The force–extension curves obtained here also show minor deviations from the inextensible chain models commonly used for polymer materials. At low forces, this is due to the rearrangement and rupture of H-bonds in the amorphous domains. At high force, the crystal morphology can change owing to large shear stresses as well as transverse compression, where the latter causes buckling and collapse of the sheet into a smaller, more compact formation.
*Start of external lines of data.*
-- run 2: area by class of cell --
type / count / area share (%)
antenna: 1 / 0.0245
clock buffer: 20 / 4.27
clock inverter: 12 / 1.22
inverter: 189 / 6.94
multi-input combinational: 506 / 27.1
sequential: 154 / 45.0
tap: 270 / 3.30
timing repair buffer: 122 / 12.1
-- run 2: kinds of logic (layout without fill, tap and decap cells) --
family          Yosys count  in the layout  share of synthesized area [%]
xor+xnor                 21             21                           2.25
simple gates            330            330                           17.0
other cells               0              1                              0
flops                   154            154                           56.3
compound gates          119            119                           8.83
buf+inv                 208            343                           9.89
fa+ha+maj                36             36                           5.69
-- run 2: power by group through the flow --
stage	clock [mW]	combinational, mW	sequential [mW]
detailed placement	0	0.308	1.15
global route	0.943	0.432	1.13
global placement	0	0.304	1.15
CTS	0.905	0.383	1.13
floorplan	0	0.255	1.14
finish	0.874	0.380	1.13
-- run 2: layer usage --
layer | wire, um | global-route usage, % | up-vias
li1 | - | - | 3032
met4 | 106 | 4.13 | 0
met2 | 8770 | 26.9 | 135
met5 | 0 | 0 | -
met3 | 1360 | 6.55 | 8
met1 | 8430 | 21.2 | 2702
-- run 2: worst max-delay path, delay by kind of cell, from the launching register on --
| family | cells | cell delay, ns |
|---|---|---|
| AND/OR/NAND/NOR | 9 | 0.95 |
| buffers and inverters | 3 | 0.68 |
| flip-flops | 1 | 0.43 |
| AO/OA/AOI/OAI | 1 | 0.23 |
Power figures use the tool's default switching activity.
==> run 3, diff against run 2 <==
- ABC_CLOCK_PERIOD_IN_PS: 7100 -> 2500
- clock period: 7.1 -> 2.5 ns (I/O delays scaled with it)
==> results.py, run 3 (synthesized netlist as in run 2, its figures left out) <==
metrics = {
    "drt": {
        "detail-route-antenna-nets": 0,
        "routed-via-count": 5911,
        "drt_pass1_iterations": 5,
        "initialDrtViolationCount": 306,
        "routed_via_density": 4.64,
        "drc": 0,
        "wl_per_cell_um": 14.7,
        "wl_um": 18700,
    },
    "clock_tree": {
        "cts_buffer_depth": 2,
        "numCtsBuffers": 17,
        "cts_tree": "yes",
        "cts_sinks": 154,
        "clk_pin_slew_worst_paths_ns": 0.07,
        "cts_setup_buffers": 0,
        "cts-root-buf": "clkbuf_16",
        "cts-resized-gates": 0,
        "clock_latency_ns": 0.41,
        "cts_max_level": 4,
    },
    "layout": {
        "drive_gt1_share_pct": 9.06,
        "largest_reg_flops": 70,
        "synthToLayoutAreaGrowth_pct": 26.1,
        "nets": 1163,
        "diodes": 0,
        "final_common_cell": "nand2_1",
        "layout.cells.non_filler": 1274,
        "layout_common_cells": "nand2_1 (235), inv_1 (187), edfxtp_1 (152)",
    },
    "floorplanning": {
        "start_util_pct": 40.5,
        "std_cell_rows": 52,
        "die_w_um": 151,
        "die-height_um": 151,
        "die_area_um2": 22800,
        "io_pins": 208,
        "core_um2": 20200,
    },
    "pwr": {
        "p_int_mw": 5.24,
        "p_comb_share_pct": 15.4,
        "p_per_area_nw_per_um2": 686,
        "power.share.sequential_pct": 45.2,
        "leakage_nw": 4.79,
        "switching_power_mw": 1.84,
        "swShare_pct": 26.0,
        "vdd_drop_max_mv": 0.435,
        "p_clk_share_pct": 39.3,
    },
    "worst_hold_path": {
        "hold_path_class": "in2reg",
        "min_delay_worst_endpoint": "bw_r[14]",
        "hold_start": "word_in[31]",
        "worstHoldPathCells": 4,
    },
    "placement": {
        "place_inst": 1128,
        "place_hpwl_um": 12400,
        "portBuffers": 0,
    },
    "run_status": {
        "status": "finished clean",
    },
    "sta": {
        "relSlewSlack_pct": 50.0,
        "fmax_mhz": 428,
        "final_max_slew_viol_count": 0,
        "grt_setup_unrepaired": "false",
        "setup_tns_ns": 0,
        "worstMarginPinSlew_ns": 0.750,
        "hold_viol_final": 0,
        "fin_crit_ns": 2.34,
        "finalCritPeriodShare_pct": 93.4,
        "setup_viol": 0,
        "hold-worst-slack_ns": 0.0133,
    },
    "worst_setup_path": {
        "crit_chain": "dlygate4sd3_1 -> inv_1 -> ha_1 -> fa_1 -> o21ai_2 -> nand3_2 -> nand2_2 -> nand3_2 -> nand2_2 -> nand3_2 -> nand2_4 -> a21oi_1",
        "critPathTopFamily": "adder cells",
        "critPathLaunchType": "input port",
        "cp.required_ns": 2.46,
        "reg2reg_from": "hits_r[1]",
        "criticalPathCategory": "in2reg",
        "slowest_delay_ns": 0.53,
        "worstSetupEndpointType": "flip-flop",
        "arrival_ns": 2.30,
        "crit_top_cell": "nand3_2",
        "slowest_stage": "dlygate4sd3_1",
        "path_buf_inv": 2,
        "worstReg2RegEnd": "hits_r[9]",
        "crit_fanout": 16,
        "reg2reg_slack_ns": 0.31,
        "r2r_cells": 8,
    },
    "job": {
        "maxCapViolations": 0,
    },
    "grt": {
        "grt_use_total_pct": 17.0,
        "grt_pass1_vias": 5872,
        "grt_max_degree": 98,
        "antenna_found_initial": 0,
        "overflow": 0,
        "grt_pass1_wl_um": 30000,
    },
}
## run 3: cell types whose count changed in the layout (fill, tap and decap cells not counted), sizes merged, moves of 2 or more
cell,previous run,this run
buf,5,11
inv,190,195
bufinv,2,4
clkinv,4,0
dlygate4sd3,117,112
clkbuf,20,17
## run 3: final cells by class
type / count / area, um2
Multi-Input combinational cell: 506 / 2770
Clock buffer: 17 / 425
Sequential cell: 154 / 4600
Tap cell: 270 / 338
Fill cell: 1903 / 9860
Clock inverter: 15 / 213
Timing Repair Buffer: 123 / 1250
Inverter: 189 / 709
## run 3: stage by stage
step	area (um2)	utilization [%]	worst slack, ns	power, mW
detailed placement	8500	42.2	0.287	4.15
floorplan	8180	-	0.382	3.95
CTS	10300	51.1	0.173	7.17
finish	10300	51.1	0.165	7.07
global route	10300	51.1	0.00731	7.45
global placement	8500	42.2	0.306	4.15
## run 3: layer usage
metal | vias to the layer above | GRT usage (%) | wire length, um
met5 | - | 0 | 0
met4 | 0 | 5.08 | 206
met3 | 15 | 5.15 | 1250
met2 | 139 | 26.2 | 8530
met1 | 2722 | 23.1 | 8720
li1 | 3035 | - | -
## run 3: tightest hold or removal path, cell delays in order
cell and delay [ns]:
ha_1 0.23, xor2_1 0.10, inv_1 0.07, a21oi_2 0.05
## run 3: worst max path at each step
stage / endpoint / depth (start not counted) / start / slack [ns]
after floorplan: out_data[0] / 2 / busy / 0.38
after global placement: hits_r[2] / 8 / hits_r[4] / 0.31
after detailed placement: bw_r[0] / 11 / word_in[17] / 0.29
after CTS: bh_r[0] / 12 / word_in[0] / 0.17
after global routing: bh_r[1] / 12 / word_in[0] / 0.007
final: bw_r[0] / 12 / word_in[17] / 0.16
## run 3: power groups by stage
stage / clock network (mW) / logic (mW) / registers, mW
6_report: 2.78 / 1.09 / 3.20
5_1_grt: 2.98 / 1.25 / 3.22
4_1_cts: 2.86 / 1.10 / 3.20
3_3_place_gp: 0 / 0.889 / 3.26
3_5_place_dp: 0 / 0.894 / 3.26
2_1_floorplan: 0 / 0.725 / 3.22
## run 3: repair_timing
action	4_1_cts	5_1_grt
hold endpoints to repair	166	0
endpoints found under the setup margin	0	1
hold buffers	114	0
Some of the structural transformations and failure mechanisms can be observed from the trajectories obtained from stretching simulations of the spider silk assemblies. Figure 6a,b(i–v) shows snapshots of deformation from MaSp1 and MaSp2 stretching simulations. As evident from the snapshots and the analysis presented in figure 7a,b, amorphous domains stretch significantly with applied force, and a transition from turn to beta-sheet structures can be observed for both MaSp1 and MaSp2 (the regime just before the point is marked by a red arrow in figure 7). The per cent change seems to be larger for MaSp2, since in their unstretched configuration proline residues act as beta-sheet breakers. A key observation is that failure of the system happens by sliding of strands with respect to each other, which can occur only upon breaking of the hydrogen bonds in the crystalline domain. In our simulations, failure occurs at the interface region with solvent at the boundary of the crystal, leaving part of the crystal intact even after failure.

Figure 6.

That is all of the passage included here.